Tuesday, December 16, 2014

Employers: Dropping Group Health Insurance Could Cost You

Looking ahead to 2015, many employers are deciding how to respond to the rising cost of employee group health insurance premiums. A study of employers by the large consulting group Mercer suggests that “the per-employee health benefit cost will rise by an average of 3.9% in 2015.” Although this is moderate compared to past premium-increase trends, “two-thirds of respondents say they will make changes to their health plans next year to rein in cost growth.”

Using Cash Pay-Outs Instead


To control costs, some small employers are considering dropping group coverage altogether. In a recent article by the Wall Street Journal, WellPoint, Inc. reported that “its small-business-plan membership is shrinking faster than expected and it has lost about 300,000 people.”

Many small employers are instead planning to offer a cash payout – a lump-sum of cash – for employees to purchase coverage on their own or through the new ACA marketplaces. While this may appear an attractive way to rein in health insurance costs, employers must consider the tax implications for employees and their organization. Taken together, cash pay-outs will actually increase costs overall for both employers and employees.

Employees Will Pay More...


Group insurance is a better deal for employees. With group health insurance, the amount that an employer pays towards an employee’s health insurance is not counted as taxable income. In addition, employee premium contributions can be withdrawn pre-tax directly from their paycheck. This substantially reduces the employee’s overall taxable income and the income tax they will pay. The example below shows the monthly take-home pay for a person making $6,250 per month who participates in an employer-sponsored group health plan.


As the example indicates, the employee’s net pay is $3,955. In comparison, if the same employee instead received a cash pay-out to purchase health insurance individually, they would make $3,595 per month. Example 2 shows how employees will end up paying more in taxes and more for their insurance when a cash pay-out is used.


As you can see, cash pay-outs will reduce overall employee compensation. When employees give workers cash to pay for their own health insurance, the money increases their gross income and in effect the monthly taxes they must pay. Additionally, the money directed toward employee premiums cannot be withdrawn pre-tax from their paycheck.

The real numbers will change depending on premium costs, tax brackets, and income level, but the message is consistent: employees will lose money. Employee Benefits Corporation has a great calculator tool that helps individuals understand the personal impact of pre-tax benefits.

... And So Will Employers


Because cash pay-outs increase employee gross income, the amount that the employer must pay in state and federal taxes will also increase. In our example above, when the employer offered group health insurance, the employee earned a base monthly salary of $5,650. In the second scenario, the employee’s monthly salary increased to $6,850. Employers pay on average 7.65% of their monthly payroll for Social Security and Medicare. For the employer providing group health insurance, the cost for Social Security and Medicare is $432; the employer offering cash instead of benefits would pay $524. This results in a difference to the employer of $92 per month – just for this one employee.
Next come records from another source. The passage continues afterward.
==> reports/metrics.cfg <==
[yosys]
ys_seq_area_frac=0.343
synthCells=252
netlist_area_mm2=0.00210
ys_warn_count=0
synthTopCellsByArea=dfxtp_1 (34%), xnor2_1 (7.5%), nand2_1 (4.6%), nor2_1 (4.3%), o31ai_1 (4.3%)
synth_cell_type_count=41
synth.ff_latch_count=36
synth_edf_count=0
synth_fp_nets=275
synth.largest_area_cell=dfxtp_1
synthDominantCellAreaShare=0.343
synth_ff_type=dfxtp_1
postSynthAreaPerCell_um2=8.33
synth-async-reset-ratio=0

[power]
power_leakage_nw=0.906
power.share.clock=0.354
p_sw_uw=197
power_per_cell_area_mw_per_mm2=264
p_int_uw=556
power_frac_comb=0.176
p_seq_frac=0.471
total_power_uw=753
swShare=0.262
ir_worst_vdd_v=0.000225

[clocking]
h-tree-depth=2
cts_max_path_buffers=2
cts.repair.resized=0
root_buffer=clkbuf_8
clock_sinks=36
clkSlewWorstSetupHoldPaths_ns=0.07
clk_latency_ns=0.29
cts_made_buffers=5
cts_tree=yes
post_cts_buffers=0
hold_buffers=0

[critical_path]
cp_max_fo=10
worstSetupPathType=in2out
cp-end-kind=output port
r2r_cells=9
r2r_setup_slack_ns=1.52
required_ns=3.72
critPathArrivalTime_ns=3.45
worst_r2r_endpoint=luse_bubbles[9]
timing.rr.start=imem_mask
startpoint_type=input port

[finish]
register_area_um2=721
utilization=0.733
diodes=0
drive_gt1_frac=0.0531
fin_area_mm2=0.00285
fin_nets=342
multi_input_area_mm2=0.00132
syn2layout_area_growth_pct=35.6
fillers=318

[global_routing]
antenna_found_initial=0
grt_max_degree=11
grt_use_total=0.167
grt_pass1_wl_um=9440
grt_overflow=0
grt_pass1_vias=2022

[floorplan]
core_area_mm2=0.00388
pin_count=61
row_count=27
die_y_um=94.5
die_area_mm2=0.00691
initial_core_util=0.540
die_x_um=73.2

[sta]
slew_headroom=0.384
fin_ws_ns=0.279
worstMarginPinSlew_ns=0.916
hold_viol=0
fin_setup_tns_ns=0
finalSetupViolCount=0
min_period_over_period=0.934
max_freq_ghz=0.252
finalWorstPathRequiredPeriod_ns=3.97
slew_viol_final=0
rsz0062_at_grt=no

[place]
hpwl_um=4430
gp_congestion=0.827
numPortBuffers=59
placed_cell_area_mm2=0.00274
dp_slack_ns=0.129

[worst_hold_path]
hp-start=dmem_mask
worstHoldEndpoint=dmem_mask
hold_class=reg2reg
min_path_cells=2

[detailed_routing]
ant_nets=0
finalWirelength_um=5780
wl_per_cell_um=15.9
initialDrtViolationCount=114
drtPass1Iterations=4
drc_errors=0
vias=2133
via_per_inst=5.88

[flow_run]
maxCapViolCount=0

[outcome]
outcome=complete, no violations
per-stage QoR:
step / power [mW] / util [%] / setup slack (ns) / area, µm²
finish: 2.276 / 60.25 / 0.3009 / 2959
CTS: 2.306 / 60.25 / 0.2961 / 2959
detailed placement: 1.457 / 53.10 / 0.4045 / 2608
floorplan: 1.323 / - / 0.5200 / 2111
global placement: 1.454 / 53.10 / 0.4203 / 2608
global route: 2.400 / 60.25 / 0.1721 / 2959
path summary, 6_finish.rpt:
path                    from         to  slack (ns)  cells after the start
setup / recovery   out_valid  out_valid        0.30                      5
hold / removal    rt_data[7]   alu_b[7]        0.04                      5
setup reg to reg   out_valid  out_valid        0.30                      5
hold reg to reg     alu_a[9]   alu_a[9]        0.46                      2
--- config.mk ---
export PLATFORM = sky130hd
export DESIGN_NAME = ooo_read_responder
export DESIGN_NICKNAME = d
export VERILOG_FILES = /design/src/rtl/rob_pkg.sv /design/src/rtl/ooo_slot.sv /design/src/rtl/ooo_read_responder.sv
export SDC_FILE = /design/constraint.sdc
export NUM_CORES = 1
export LEC_CHECK = 0
export CAP_MARGIN = 30
export CORE_UTILIZATION = 45
export CTS_CLUSTER_SIZE = 28
export DETAILED_ROUTE_END_ITERATION = 16
export PLACE_DENSITY_LB_ADDON = 0.25
export SYNTH_ARGS = -nofsm -noshare
export SYNTH_HDL_FRONTEND = slang
export SYNTH_SLANG_ARGS = --single-unit
--- constraint.sdc ---
create_clock -name clk -period 11.27 [get_ports clk]
set_clock_uncertainty 0.05 [all_clocks]
set_input_delay 3.381 -clock clk [delete_from_list [all_inputs] [get_ports clk]]
set_output_delay 3.381 -clock clk [all_outputs]
set_load 0.01 [all_outputs]
--- src/rtl/rob_pkg.sv ---
// Shared types for the out-of-order read responder: ID width, slot FSM states.
package rob_pkg;
    localparam int ID_WIDTH = 4;
    localparam int NUM_IDS  = 16;
    localparam int TIMER_W  = 8;

    typedef logic [ID_WIDTH-1:0] id_t;
    typedef enum logic [1:0] {IDLE, WAIT, READY, ISSUED} slot_state_t;
endpackage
Higher salaries created by cash pay-outs also mean higher workers compensation costs, and short-term and long-term disability insurance. Since workers’ compensation replaces a portion of the employee’s salary, the higher the salary, the higher the costs. The same is true for short- and long-term disability insurance, which replaces all or part of employee salaries.

Stick With Group Health Insurance


Before quickly migrating to cash payouts employers should quantify cost implications for themselves and their employees. This calculation can complicate and lengthen the decision making process – but it is time well spent in the long run. If the goal is to reduce financial burden, using cash pay-outs ultimately creates the opposite effect and the promised reduction in costs is an illusion.